The House bill would give tax credits on a sliding scale to individuals and families living at or below 400 percent of the poverty line. If Reid hews to the bill passed by the Senate Finance Committee, the Senate would cap the subsidies at 300 percent of poverty. The House would expand Medicaid to cover everybody living under 150 percent of the poverty line. Reid’s bill would likely limit that expansion to 133 percent.

All these newly covered people will be benefiting from federal money, and that has to be raised from somewhere. Both chambers plan to extract billions (though in different ways and at different levels) from the health care industry, and from inefficiencies in Medicare. But to make up for the remaining billions, the House would impose a surtax on high-income earners. It’s unclear what the Senate will do, but the plan that passed the Finance Committee would impose an excise tax on high-end, employer provided insurance policies. This is controversial–unions don’t like it because the incidence of the tax could make all benefits more expensive, and industry doesn’t like it because it’s a tax on them. But by, in essence, taxing health care benefits, people would begin eschewing deluxe insurance policies in exchange for more modest policies and higher salaries. Likewise, as the cost of health care rises, more and more plans would be hit by the tax, raising more revenue over time and “bending the curve” of health care expenditures downward. In other words, wonks like it, but it’s extremely difficult politically.
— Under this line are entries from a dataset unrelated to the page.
$ cat src/rtl/dmaarb_if.sv
// Bus-side signals of the DMA arbiter: 68000 handshake, slot strobe, address register
// writes and the DMA address/cycle outputs. The arbiter uses the slave modport.
interface dmaarb_if;
  logic        cyc_slot;
  logic        dreq;
  logic        bg_n;
  logic        as_n;
  logic        we_h;
  logic        we_m;
  logic        we_l;
  logic [7:0]  din;
  logic        br_n;
  logic        bgack_n;
  logic        ixdmab;
  logic [22:0] dma_addr;
  logic        dma_cyc;
  logic        dma_done;
  logic        busy;

  modport master (
    output cyc_slot, dreq, bg_n, as_n, we_h, we_m, we_l, din,
    input  br_n, bgack_n, ixdmab, dma_addr, dma_cyc, dma_done, busy
  );

  modport slave (
    input  cyc_slot, dreq, bg_n, as_n, we_h, we_m, we_l, din,
    output br_n, bgack_n, ixdmab, dma_addr, dma_cyc, dma_done, busy
  );
endinterface

$ cat src/rtl/dmaarb.sv
// DMA bus arbiter: BR/BG/BGACK handshake, fixed word bursts on bus slots, and the
// FF8609/B/D word-address counter. All outputs registered; synchronous active-low reset.
module dmaarb #(
  parameter int BURST_WORDS = 8
) (
  input  logic     clk,
  input  logic     resb,
  dmaarb_if.slave  bus
);

  typedef enum logic [2:0] {IDLE, REQ, WAITBUS, XFER, REL} state_t;

  localparam logic [7:0] LAST_WORD = 8'(BURST_WORDS - 1);

  state_t      state_q;
  logic        br_n_q;
  logic        bgack_n_q;
  logic        ixdmab_q;
  logic        cyc_q;
  logic        done_q;
  logic        busy_q;
  logic [7:0]  cnt_q;
  logic [22:0] addr_q;
  logic [22:0] addr_d;

  // Byte-register writes only land while idle; the counter advances on the edge that
  // ends each dma_cyc pulse so the address is stable for the whole pulse.
  always_comb begin
    addr_d = addr_q;
    if (state_q == IDLE) begin
      if (bus.we_h) addr_d[22:15] = bus.din;
      if (bus.we_m) addr_d[14:7]  = bus.din;
      if (bus.we_l) addr_d[6:0]   = bus.din[7:1];
    end else if (state_q == XFER && cyc_q) begin
      addr_d = addr_q + 23'd1;
    end
  end

  always_ff @(posedge clk) begin
    if (!resb) begin
      state_q   <= IDLE;
      br_n_q    <= 1'b1;
      bgack_n_q <= 1'b1;
      ixdmab_q  <= 1'b1;
      cyc_q     <= 1'b0;
      done_q    <= 1'b0;
      busy_q    <= 1'b0;
      cnt_q     <= 8'd0;
      addr_q    <= 23'd0;
    end else begin
      addr_q <= addr_d;
      cyc_q  <= 1'b0;
      done_q <= 1'b0;
      case (state_q)
        IDLE: begin
          if (bus.dreq) begin
            state_q <= REQ;
            br_n_q  <= 1'b0;
            busy_q  <= 1'b1;
          end
        end
        REQ: begin
          if (!bus.bg_n) begin
            state_q <= WAITBUS;
          end else if (!bus.dreq) begin
            state_q <= IDLE;
            br_n_q  <= 1'b1;
            busy_q  <= 1'b0;
          end
        end
        WAITBUS: begin
          // Take the bus only once the current CPU cycle has finished.
          if (!bus.bg_n && bus.as_n) begin
            state_q   <= XFER;
            bgack_n_q <= 1'b0;
            br_n_q    <= 1'b1;
            ixdmab_q  <= 1'b0;
          end
        end
        XFER: begin
          if (cyc_q) begin
            cnt_q <= cnt_q + 8'd1;
            if (cnt_q == LAST_WORD) begin
              state_q   <= REL;
              bgack_n_q <= 1'b1;
              ixdmab_q  <= 1'b1;
              done_q    <= 1'b1;
            end
          end else if (bus.cyc_slot) begin
            cyc_q <= 1'b1;
          end
        end
        REL: begin
          state_q <= IDLE;
          cnt_q   <= 8'd0;
          busy_q  <= 1'b0;
        end
        default: state_q <= IDLE;
      endcase
    end
  end

  assign bus.br_n     = br_n_q;
  assign bus.bgack_n  = bgack_n_q;
  assign bus.ixdmab   = ixdmab_q;
  assign bus.dma_addr = addr_q;
  assign bus.dma_cyc  = cyc_q;
  assign bus.dma_done = done_q;
  assign bus.busy     = busy_q;

endmodule

$ cat src/flat_wrapper.sv
// flat-port wrapper written by rule: the top's interface ports become plain ports
module dmaarb_flat 
#(
  parameter int BURST_WORDS = 8
)
  (clk, resb, bus_cyc_slot, bus_dreq, bus_bg_n, bus_as_n, bus_we_h, bus_we_m, bus_we_l, bus_din, bus_br_n, bus_bgack_n, bus_ixdmab, bus_dma_addr, bus_dma_cyc, bus_dma_done, bus_busy);
  dmaarb_if bus_i ();
  input  logic clk;
  input  logic resb;
  input wire logic [$bits(bus_i.cyc_slot)-1:0] bus_cyc_slot;
  input wire logic [$bits(bus_i.dreq)-1:0] bus_dreq;
  input wire logic [$bits(bus_i.bg_n)-1:0] bus_bg_n;
  input wire logic [$bits(bus_i.as_n)-1:0] bus_as_n;
  input wire logic [$bits(bus_i.we_h)-1:0] bus_we_h;
  input wire logic [$bits(bus_i.we_m)-1:0] bus_we_m;
  input wire logic [$bits(bus_i.we_l)-1:0] bus_we_l;
  input wire logic [$bits(bus_i.din)-1:0] bus_din;
  output wire logic [$bits(bus_i.br_n)-1:0] bus_br_n;
  output wire logic [$bits(bus_i.bgack_n)-1:0] bus_bgack_n;
  output wire logic [$bits(bus_i.ixdmab)-1:0] bus_ixdmab;
  output wire logic [$bits(bus_i.dma_addr)-1:0] bus_dma_addr;
  output wire logic [$bits(bus_i.dma_cyc)-1:0] bus_dma_cyc;
  output wire logic [$bits(bus_i.dma_done)-1:0] bus_dma_done;
  output wire logic [$bits(bus_i.busy)-1:0] bus_busy;
  assign bus_i.cyc_slot = bus_cyc_slot;
  assign bus_i.dreq = bus_dreq;
  assign bus_i.bg_n = bus_bg_n;
  assign bus_i.as_n = bus_as_n;
  assign bus_i.we_h = bus_we_h;
  assign bus_i.we_m = bus_we_m;
  assign bus_i.we_l = bus_we_l;
  assign bus_i.din = bus_din;
  assign bus_br_n = bus_i.br_n;
  assign bus_bgack_n = bus_i.bgack_n;
  assign bus_ixdmab = bus_i.ixdmab;
  assign bus_dma_addr = bus_i.dma_addr;
  assign bus_dma_cyc = bus_i.dma_cyc;
  assign bus_dma_done = bus_i.dma_done;
  assign bus_busy = bus_i.busy;
  dmaarb #(.BURST_WORDS(BURST_WORDS)) u_core (.clk(clk), .resb(resb), .bus(bus_i));
endmodule
$ cat config.mk
export PLATFORM = sky130hd
export DESIGN_NAME = dmaarb_flat
export DESIGN_NICKNAME = d
export VERILOG_FILES = /design/src/rtl/dmaarb_if.sv /design/src/rtl/dmaarb.sv /design/src/flat_wrapper.sv
export SDC_FILE = /design/constraint.sdc
export NUM_CORES = 1
export LEC_CHECK = 0
export BUFFER_PORTS_ARGS = -buffer_cell sky130_fd_sc_hd__clkbuf_2
export CAP_MARGIN = 10
export CORE_MARGIN = 8
export CORE_UTILIZATION = 55
export DETAILED_ROUTE_END_ITERATION = 6
export PLACE_DENSITY_LB_ADDON = 0.15
export SYNTH_ARGS = -nofsm -noshare
export SYNTH_HDL_FRONTEND = slang
export SYNTH_SLANG_ARGS = --single-unit
$ cat constraint.sdc
create_clock -name clk -period 2.7 [get_ports clk]
set_input_delay 0.81 -clock clk [delete_from_list [all_inputs] [get_ports clk]]
set_output_delay 0.81 -clock clk [all_outputs]
set_load 0.03 [all_outputs]
Word-level counts from Yosys, hierarchy flattened
Cells that the tools add are included.

$add $sub $neg: 2. Equality and inequality tests: 15. Muxes and demuxes: 29. Bitwise logic cells: 2. Reduce and logical (&&, ||, !) cells: 19.

Operator list (number): $mux W23 (2); $mux W8 (3); $add A23 B1 Y23 const B (1); $mux W3 (6); $pmux W8 S2 (1); $ne A2 B2 Y1 const B (7); $mux W1 (12); $pmux W3 S4 (1); $reduce_and A5 Y1 (2); $add A8 B1 Y8 const B (1); $eq A8 B3 Y1 const B (1); $reduce_and A2 Y1 (4); $reduce_and A4 Y1 (2); $mux W7 (1); $eq A3 B2 Y1 const B (2); $pmux W1 S3 (2); $reduce_bool A2 Y1 (3); $reduce_bool A3 Y1 (2); $ne A2 B1 Y1 const B (2); $eq A3 B1 Y1 const B (1); $eq A3 B3 Y1 const B (1); $logic_not A3 Y1 (1); $ne A3 B3 Y1 const B (1); $reduce_and A3 Y1 (1); other kinds (5) (7).

Register bits after elaboration: 39. Word-level logic and storage cells: 77.

Longest topological paths before layout
Depth in word-level cells: 4. Mapped depth: 8. Gate-level depth less buffers: 6.

Least setup slack after synthesis
OpenSTA, ideal clock, no wires.

Path type: flip-flop to flip-flop. From: register u_core.addr_q[0] (netlist: u_core.bus.dma_addr[0]). To: register u_core.addr_q[22] (netlist: u_core.bus.dma_addr[22]). Library setup time: 0.074 ns. Arrival time: 2.056 ns. Data required time: 2.626 ns. Slack: 0.569 ns. Stages on the path, launching flop included: 7. Path buffers: 0. Clock period less this slack: 2.131 ns. Cell sequence: dfxtp_1 > ha_1 > nand2_1 > nor4_4 > nand4_1 > or4_1 > a31oi_1.

Word-level cells in the longest chain between the ends: 3.

Ends and longest elaborated chain: start: declaration (line dmaarb.sv:23) `logic [22:0] addr_q;`; start signal: assignment (line dmaarb.sv:51) `addr_q <= addr_d;`; $add A23 B1 Y23 (line dmaarb.sv:35) `addr_d = addr_q + 23'd1;`; $mux W23 (line dmaarb.sv:34) `end else if (state_q == XFER && cyc_q) begin`; $mux W23 (line dmaarb.sv:30) `if (state_q == IDLE) begin`.

Every way passes these cells. The select of a mux whose other input is x is not followed. A chain may end at the register's enable or synchronous reset.

Final worst setup path
From: register u_core.state_q[2]. To: register u_core.addr_q[22] (netlist: u_core.bus.dma_addr[22]).

Word-level cells in the longest chain between the ends: 4.

Ends and longest elaborated chain: start: declaration (line dmaarb.sv:15) `state_t state_q;`; start signal: assignment (line dmaarb.sv:41) `state_q <= IDLE;`; start signal: assignment (line dmaarb.sv:57) `state_q <= REQ;`; start signal: assignment (line dmaarb.sv:64) `state_q <= WAITBUS;`; $eq A3 B2 Y1 (line dmaarb.sv:34); $logic_and A1 B1 Y1 (line dmaarb.sv:34); $reduce_bool A2 Y1 (no line); $reduce_and A2 Y1 (no line).

Parallel ways exist; a longest one is shown, timed or not.

==> metrics <==
adder-cell share of the synthesized area 1.11%; Clk Latency, worst-skew pair 0.29 ns; most common cell after layout, fill and taps aside clkbuf_2; Pwr Density 644 nW/um^2; setup slack, reg-to-reg 0.52 ns; Final Cell Area 2590 sq um; hold_ws 0.508 ns; min-delay src u_core.bus.dma_addr[10]; CTS H-tree lvls 2; gr ovfl total 0; clock skew 0.00684 ns; via count 2,348; clock buffer depth 2; vias in the first global route 2,120; worst setup path startpoint u_core.state_q[2]; library cells used by synthesis 57; fmax between 400 and 500 MHz; Die Area 6390 sq um; reg2reg start u_core.state_q[2]; Async S/R FF share, synth 0%; crit-path cells and4b_1 > a21oi_1 > and2_0 > a31oi_1 > a31oi_1; mux cell area share after synthesis 0.946%; Iteration-0 DRC Markers ~220; drt via density just over 6; Reg clk slew, reported paths 0.08 ns; Worst setup EP type register; CTS Root Cell clkbuf_8; reg2reg path depth 5; DRC viols 0; Final HPWL DP 4360 microns; Total Wirelength 6010 microns; CTS tree built; input/output buffers between 40 and 50; Gate Count Post-Synth 296; placed cell areas 2510 sq um; Yosys top cell area share 34.7%; area grow syn2layout 15.4%; drt first pass iters 4; average cell area after synthesis 7.60 sq um; RSZ-0062 raised after global routing no; ant diodes 0; Core Box Area 3970 sq um; most frequent cells in the layout 45 x clkbuf_2, 39 x dfxtp_1, 38 x nand2_1; routability cong. 0.837; # Max-Cap Violations 0; slew margin rel. 46.7%; Worst path slowest cell dfxtp_1; Worst Path Arrival 2.40 ns; status finished clean; Std-Cell Rows 23; Synth Area in Simple Gates a little under a third; Avg WL per Cell between 15 and 20 microns; initial antenna violation count 0; first-pass GRT wire length 9970 microns; Chip Height 79.9 microns; Final nets between 300 and 400; Yosys warning count 0; worst slew pin tran 0.799 ns; clock buffer count from CTS 5; register bit total from synthesis 39; Mapped Nets 315; crit path buf inv count 0; kind of critical path reg2reg; Synth Flop Type dfxtp_1; Synth Area in XOR/XNOR under 10%; TNS Setup 0 ns; Netlist Area Pre-Place ~2200 sq um; combinational family with the most area after synthesis simple AND/OR/NAND/NOR gates; Worst Path Max Fanout 17; largest net degree at the start of global routing 35; RR Endpoint u_core.bus.dma_addr[22]; hold_buf cts 0; GRT Total Usage 19.1%; Final Hold Vio Count 0; WHS Endpoint u_core.bus.dma_addr[10]; compound-cell area share of the yosys netlist roughly a quarter; Min Clock Period, post-route 2.18 ns; Seq/Total Area, Yosys around a third; PostCTS Resize Cnt 0; CP Launch Type register; Slew Limit Fails 0; slowest stage delay, CP 0.66 ns; crit share post-route 80.8%; Post-CTS Setup Inserts 0; Required @ worst endpoint 2.92 ns; Final ANT Viol Nets 0; worst vdd ir 0.363 mV; Initial Utilization 56.6%; number of flops mapped to enable cells by yosys 0; WHS Path Cells 2; share of cells above drive strength 1 20.8%; Crit path max-delay family compound AO/OA/AOI/OAI gates; area leader, netlist dfxtp_1; CP most frequent cell a31oi_1; DIE WIDTH 79.9 microns; I/O Pins 46; top post-synthesis cells by area dfxtp_1 35%, nand2_1 6.3%, a21oi_1 6.2%; Leak 1.03 nW; # setup viols final 0; Hold Crit Class reg2reg; Clock Sinks 39
[kinds of logic (layout without fill, tap and decap cells)]
family / count (synthesis) / in the layout
DFF: 39 / 39
AOI/OAI and AO/OA: 91 / 91
xor gates and xnor gates: 7 / 7
adders and majority gates: 2 / 2
and+or+nand+nor: 132 / 132
buffers and inverters: 23 / 63
muxes: 2 / 2
[sequential cells by signal (all words and copies together) (netlist names)]
| signal | count |
|---|---|
| u_core.bus.dma_addr | 23 |
| u_core.cnt_q | 8 |
| u_core.state_q | 3 |
| u_core.bus.bgack_n | 1 |
| u_core.bus.br_n | 1 |
| u_core.bus.busy | 1 |
| u_core.bus.dma_cyc | 1 |
| u_core.bus.dma_done | 1 |
[Yosys cell counts (2+ instances only)]
cell type / number
nor3_1: 5
dfxtp_1: 39
nand3_1: 14
nand2_1: 38
inv_1: 3
o22ai_1: 6
clkbuf_1: 17
o21ai_0: 20
or3_1: 3
o41a_1: 2
nand4_1: 9
and3_1: 4
o21a_1: 2
ha_1: 2
a211oi_1: 6
a32o_1: 2
a22oi_1: 2
nor4_1: 4
nor3b_1: 2
o31a_1: 4
a31oi_1: 5
a21oi_1: 28
or3b_2: 3
nor2_1: 34
nor2b_1: 3
xor2_1: 6
a21o_1: 3
[how the worst max path moves through the flow]
| stage | endpoint | slack [ns] | cells past startpoint |
|---|---|---|---|
| 3_5_place_dp | u_core.bus.dma_addr[11] | 0.57 | 7 |
| 2_1_floorplan | u_core.bus.dma_addr[22] | 0.57 | 6 |
| 5_1_grt | u_core.bus.dma_addr[22] | 0.35 | 5 |
| 3_3_place_gp | u_core.bus.dma_addr[22] | 0.58 | 5 |
| 4_1_cts | u_core.bus.dma_addr[22] | 0.54 | 5 |
| 6_report | u_core.bus.dma_addr[22] | 0.52 | 5 |
[power by group]
part           switching (W)  total, W  internal [W]
clock               0.000209  0.000385      0.000177
combinational       0.000366  0.000552      0.000186
sequential         0.0000964  0.000732      0.000635
[final cells by class]
class,count,area (sq um)
clock buffer,5,68.8
sequential,39,781
fill,362,1380
clock inverter,3,15.0
inverter,4,15.0
multi-input combinational,234,1380
tap,50,62.6
timing repair buffer,51,270
[worst reg2reg max path: cells and delay by family (launching register included)]
family,cells,cell delay (ns)
AO/OA/AOI/OAI,3,0.88
flip-flops,1,0.66
AND/OR/NAND/NOR,2,0.57
[through the flow]
stage          total power (W)  util, %  setup slack (ns)  cells
2_1_floorplan          0.00114        -             0.569    296
3_3_place_gp           0.00129     63.2             0.580    378
3_5_place_dp           0.00129     63.2             0.565    378
4_1_cts                0.00168     65.3             0.540    386
5_1_grt                0.00178     65.3             0.349    386
6_report               0.00167     65.3             0.518    386
[per-layer routing]
layer / share of wire, % / GRT usage (%) / vias to the layer above
met1: 45 / 26.1 / 1083
met5: 0 / 0 / -
li1: - / - / 1179
met3: 8.5 / 4.73 / 7
met2: 45 / 28.5 / 79
met4: 1.1 / 6.36 / 0
No activity file was read; power rests on OpenSTA's default activity.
The House’s employer and individual mandates would likely be stronger than the Senate’s. This would have the dual effect of a). raising more money for subsidies within the exchange, and b). covering more people.

Similarly, the House’s bill would make it harder for insurers to exploit loopholes in the new system. Its exchange would be nationwide, giving individuals in all states, big and small, equally impressive bargaining power with insurers. Insurers would be required to provide a fairly robust minimum benefit package, and those insurers that cover mostly healthy people would have to pitch in to help those insurers covering sicker-than-average consumers. And insurers would not be able to charge the elderly wildly more than the young. Though these details in the Senate bill are still being worked out, if they mimic the Finance Committee’s language, the exchanges will be state-based, resulting in diminished bargaining power–particularly for small states–and in regulations, imposed by states themselves, that could be significantly less stringent than the House’s federal standards would require. These, along with the subsidy provisions, are among the principle reasons reformers prefer the House bill.